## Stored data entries

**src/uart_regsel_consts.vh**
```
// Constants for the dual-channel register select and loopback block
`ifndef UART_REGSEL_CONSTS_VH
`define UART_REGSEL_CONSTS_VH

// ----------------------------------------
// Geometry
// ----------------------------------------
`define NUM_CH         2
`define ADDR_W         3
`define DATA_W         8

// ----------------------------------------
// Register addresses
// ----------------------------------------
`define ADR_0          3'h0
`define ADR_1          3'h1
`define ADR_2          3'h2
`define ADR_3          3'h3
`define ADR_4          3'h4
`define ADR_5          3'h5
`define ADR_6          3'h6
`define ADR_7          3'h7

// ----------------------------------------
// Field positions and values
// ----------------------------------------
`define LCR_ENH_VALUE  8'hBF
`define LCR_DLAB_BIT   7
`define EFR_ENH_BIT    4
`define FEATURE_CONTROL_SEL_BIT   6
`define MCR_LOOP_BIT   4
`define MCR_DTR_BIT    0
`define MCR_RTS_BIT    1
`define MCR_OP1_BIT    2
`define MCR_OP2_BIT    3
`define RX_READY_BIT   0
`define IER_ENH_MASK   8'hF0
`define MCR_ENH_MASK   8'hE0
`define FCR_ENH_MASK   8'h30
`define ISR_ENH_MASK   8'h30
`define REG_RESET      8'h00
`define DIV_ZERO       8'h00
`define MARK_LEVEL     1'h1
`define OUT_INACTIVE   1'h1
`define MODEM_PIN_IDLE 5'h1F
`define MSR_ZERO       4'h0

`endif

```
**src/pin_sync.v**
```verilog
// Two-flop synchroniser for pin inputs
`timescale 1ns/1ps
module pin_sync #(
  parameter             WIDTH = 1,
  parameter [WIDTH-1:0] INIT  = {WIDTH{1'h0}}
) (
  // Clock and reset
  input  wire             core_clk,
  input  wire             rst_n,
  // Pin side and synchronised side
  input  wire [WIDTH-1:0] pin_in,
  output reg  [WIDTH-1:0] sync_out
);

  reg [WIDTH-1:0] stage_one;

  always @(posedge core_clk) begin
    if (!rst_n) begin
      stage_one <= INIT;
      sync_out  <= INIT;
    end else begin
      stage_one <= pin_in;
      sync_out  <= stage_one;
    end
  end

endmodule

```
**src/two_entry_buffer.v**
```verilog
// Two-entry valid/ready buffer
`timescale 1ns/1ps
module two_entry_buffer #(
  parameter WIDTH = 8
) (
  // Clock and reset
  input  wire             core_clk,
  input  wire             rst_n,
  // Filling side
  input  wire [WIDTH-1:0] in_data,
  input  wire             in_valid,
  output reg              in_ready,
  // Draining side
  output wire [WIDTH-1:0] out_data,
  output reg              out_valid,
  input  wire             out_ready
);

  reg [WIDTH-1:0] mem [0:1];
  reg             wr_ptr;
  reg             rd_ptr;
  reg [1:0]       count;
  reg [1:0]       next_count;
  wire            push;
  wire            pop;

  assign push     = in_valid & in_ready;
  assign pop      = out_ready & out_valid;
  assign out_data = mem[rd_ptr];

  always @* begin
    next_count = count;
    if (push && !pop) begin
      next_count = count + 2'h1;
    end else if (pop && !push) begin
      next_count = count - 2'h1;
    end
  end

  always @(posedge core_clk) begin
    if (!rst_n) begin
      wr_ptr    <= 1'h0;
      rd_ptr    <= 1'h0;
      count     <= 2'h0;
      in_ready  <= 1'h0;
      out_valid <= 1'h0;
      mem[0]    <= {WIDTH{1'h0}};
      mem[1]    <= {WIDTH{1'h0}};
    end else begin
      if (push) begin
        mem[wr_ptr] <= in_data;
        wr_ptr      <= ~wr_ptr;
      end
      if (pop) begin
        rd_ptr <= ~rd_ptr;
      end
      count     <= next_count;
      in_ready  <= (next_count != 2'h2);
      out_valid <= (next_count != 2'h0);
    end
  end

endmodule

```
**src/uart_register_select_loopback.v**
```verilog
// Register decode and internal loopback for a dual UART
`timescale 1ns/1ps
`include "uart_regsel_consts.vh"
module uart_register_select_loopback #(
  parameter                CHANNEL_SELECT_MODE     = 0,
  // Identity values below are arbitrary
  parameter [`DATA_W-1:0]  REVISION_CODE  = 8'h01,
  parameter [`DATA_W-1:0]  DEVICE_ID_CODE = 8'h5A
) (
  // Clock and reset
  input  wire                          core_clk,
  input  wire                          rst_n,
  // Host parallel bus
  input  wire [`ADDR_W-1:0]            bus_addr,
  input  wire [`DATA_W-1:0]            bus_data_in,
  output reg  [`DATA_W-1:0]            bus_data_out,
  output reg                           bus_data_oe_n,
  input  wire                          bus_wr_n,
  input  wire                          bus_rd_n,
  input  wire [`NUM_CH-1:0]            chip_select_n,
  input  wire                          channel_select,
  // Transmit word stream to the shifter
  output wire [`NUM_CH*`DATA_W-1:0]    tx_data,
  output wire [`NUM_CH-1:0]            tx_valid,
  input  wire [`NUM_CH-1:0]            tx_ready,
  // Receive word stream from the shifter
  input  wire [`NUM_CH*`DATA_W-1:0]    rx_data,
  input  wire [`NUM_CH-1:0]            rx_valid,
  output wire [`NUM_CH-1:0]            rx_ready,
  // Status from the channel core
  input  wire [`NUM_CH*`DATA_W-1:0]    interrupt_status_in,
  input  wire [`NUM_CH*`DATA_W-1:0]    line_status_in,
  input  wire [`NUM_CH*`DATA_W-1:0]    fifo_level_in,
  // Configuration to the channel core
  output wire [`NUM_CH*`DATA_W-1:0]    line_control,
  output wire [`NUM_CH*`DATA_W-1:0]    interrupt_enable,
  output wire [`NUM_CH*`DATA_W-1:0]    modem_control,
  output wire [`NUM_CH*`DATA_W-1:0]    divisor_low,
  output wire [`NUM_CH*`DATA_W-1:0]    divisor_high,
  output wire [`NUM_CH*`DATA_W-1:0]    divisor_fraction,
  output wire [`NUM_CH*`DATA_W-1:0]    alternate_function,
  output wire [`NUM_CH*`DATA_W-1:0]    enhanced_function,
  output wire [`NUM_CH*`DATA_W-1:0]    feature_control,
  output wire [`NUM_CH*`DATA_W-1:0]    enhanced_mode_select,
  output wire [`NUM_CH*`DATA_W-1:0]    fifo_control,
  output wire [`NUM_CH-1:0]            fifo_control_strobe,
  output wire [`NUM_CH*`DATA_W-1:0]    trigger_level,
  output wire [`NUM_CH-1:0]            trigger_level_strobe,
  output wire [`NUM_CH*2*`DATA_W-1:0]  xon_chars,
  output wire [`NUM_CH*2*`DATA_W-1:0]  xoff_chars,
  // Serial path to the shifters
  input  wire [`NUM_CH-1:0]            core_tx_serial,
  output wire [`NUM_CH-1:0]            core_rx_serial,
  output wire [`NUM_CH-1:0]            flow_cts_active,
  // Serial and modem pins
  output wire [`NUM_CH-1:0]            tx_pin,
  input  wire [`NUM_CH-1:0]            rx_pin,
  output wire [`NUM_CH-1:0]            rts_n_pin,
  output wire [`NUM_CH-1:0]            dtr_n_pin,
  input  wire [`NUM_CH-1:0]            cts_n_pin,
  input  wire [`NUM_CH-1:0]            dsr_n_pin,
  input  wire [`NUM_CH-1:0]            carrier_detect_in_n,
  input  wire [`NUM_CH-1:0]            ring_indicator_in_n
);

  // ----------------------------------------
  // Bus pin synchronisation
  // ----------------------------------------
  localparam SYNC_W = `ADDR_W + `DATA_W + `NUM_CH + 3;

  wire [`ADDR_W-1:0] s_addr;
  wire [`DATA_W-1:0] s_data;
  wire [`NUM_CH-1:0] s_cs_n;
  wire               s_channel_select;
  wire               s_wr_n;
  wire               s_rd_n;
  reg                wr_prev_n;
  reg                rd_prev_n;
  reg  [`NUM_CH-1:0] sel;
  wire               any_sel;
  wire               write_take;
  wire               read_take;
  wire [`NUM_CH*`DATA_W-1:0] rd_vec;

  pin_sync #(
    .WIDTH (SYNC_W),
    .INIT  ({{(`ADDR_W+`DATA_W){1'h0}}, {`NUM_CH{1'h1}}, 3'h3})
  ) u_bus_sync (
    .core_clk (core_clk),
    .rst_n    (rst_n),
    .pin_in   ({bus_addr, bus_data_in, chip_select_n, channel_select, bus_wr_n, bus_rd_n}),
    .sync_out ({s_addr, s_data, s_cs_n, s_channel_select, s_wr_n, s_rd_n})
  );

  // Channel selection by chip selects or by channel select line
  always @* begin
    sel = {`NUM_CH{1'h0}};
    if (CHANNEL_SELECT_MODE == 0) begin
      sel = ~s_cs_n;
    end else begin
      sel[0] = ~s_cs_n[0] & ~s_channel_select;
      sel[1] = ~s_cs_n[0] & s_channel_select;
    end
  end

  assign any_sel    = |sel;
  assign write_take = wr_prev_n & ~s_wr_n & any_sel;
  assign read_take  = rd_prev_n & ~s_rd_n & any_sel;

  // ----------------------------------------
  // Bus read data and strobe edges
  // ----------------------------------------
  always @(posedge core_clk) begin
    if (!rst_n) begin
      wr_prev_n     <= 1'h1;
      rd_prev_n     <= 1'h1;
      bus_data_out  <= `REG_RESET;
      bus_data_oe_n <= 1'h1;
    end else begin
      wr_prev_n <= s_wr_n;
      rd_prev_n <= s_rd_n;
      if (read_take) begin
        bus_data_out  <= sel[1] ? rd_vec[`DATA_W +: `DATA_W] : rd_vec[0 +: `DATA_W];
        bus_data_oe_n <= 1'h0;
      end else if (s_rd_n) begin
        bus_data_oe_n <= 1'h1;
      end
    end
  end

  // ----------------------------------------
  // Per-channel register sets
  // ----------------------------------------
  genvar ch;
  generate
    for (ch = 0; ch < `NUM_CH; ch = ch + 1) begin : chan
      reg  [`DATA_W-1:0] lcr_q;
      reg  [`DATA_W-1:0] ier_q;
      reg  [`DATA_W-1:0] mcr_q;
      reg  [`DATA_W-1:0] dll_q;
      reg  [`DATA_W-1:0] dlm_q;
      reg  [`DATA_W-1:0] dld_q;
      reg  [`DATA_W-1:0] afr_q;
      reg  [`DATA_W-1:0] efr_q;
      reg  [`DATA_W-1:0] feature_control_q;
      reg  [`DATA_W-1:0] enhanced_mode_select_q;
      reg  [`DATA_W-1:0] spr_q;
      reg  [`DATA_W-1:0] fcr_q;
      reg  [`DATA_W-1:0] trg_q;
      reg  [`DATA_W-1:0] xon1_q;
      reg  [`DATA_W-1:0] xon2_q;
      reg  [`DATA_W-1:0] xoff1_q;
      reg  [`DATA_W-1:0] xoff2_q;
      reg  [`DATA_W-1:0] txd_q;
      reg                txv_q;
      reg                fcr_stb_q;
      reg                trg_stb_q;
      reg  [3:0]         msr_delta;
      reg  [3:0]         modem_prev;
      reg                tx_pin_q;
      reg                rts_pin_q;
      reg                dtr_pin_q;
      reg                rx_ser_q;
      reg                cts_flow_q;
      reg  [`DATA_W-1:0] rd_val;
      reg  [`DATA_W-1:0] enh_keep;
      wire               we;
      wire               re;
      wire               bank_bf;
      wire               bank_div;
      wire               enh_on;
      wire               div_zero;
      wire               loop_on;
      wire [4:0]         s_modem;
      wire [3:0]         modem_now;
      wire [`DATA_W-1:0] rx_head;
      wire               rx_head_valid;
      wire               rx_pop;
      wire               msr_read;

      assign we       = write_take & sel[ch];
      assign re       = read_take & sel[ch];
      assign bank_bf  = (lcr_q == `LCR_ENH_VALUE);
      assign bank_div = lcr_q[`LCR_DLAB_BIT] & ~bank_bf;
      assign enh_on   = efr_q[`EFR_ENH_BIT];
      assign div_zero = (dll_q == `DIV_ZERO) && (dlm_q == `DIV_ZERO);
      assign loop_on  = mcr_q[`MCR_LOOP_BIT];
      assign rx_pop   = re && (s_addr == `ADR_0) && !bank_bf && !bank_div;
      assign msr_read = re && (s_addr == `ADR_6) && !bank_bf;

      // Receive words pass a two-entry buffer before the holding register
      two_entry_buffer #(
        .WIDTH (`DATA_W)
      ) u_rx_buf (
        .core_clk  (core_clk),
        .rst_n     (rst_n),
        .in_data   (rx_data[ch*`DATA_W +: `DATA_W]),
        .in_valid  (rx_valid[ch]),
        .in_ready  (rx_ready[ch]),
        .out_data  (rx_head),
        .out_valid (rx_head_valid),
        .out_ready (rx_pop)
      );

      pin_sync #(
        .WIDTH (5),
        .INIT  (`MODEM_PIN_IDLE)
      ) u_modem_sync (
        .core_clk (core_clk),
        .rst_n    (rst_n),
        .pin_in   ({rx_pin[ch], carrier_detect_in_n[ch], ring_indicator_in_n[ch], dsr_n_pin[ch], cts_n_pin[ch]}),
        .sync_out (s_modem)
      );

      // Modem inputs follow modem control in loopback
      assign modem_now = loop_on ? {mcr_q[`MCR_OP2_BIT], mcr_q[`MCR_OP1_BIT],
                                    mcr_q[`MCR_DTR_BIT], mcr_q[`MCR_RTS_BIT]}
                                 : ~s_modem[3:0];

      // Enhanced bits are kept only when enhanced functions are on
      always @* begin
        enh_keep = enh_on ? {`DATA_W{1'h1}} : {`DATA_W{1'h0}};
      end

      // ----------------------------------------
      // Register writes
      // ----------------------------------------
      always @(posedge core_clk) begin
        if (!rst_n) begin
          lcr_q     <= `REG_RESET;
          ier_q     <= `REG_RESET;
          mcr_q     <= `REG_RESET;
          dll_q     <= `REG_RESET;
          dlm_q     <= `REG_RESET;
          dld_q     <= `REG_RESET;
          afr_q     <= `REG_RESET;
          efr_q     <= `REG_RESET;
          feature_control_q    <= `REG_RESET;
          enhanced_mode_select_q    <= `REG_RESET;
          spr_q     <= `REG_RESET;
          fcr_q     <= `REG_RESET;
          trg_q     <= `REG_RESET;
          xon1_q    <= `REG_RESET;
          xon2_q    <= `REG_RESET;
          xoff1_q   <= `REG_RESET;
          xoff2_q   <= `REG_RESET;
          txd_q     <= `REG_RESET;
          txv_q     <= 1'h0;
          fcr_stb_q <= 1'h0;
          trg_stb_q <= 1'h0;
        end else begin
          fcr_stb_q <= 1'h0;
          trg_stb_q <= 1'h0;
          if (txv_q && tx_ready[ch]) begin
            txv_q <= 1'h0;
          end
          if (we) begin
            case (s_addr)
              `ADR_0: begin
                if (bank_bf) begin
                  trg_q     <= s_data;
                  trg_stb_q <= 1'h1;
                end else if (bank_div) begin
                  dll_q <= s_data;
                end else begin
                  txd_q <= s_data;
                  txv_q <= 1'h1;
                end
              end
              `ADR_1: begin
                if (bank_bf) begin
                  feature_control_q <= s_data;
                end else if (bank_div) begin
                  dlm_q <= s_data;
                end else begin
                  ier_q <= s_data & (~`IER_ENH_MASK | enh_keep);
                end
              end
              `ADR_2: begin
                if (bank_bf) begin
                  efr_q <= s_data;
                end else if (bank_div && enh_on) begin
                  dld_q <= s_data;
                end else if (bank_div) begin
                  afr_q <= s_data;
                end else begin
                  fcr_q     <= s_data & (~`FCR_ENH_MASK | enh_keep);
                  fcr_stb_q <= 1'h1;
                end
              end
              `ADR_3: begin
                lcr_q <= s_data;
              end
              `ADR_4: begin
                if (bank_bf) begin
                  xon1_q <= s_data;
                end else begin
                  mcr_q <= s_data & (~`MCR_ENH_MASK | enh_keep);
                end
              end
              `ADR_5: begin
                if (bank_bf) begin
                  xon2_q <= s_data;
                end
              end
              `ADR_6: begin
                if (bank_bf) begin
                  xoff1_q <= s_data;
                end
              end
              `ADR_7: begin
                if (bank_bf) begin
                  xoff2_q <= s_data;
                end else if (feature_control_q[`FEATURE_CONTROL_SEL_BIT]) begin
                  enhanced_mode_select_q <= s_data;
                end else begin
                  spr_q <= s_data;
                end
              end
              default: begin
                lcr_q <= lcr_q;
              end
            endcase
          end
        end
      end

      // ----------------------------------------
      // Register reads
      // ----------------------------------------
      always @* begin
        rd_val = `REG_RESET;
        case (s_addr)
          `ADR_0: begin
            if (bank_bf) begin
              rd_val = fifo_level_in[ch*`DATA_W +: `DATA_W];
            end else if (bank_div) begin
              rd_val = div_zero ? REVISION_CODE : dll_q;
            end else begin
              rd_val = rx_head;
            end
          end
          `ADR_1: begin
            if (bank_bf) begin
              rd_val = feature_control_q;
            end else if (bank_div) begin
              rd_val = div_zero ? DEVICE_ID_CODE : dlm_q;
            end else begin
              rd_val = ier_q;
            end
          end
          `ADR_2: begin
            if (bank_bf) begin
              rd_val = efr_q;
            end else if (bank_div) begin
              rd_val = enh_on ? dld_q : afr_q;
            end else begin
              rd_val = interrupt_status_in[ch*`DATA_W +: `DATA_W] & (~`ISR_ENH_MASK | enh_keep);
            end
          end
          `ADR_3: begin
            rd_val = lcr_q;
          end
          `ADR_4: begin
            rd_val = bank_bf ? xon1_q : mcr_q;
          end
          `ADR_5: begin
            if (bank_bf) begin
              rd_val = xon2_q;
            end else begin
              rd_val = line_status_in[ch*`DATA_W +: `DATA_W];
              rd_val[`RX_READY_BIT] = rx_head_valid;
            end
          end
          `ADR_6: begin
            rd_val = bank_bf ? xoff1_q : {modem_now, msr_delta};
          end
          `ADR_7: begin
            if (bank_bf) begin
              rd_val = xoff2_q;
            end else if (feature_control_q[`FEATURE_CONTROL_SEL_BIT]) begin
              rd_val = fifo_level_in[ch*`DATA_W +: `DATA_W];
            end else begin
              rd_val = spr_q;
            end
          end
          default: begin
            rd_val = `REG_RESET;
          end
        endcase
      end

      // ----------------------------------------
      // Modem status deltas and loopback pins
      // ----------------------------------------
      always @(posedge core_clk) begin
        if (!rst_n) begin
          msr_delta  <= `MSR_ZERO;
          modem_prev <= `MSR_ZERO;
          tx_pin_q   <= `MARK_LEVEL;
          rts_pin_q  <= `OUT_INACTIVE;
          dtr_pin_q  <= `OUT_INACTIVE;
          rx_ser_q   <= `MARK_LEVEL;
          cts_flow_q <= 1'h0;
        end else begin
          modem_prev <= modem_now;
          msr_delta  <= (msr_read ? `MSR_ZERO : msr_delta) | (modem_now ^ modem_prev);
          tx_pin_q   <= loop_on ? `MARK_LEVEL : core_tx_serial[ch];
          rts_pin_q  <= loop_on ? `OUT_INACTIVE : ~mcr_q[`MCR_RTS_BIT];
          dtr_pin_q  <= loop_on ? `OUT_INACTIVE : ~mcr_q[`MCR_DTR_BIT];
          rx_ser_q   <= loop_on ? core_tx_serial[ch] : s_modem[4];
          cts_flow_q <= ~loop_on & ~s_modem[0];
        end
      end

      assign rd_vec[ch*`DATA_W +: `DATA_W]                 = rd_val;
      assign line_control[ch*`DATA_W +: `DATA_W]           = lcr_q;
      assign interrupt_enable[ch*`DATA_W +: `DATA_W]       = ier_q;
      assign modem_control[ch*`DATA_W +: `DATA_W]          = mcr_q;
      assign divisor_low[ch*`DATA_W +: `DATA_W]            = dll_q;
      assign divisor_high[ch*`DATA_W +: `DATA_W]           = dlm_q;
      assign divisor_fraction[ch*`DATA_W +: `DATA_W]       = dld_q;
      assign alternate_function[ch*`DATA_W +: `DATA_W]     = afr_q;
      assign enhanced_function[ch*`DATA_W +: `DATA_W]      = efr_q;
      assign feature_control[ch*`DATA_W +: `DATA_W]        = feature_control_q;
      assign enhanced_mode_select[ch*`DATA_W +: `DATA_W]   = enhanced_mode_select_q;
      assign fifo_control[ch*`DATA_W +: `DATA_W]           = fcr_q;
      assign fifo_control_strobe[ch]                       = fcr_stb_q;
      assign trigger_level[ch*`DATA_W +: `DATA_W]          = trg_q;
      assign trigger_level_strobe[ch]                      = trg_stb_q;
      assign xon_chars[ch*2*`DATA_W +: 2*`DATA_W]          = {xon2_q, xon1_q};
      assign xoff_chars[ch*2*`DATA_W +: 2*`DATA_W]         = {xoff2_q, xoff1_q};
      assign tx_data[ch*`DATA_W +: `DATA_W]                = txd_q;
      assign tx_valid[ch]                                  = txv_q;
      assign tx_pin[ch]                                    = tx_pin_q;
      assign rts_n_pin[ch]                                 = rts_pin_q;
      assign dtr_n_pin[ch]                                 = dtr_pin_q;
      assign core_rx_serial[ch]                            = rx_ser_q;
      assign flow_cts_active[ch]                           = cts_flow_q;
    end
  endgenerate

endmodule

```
...
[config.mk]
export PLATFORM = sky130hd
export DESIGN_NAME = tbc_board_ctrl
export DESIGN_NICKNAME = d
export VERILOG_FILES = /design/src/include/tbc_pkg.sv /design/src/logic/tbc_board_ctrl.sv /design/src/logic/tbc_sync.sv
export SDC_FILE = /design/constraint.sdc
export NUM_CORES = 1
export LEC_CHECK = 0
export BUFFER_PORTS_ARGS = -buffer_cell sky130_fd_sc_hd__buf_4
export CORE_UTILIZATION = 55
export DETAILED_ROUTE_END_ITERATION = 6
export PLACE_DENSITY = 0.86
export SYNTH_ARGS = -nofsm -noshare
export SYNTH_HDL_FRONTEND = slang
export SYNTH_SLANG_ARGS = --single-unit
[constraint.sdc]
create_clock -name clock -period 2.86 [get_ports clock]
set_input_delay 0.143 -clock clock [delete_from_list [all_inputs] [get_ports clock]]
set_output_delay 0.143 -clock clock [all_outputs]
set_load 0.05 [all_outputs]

## THE PROBLEM
Counting only lines that contain the string "side", how many are there in the data above? Give the number alone.

## WRITTEN ANSWER
3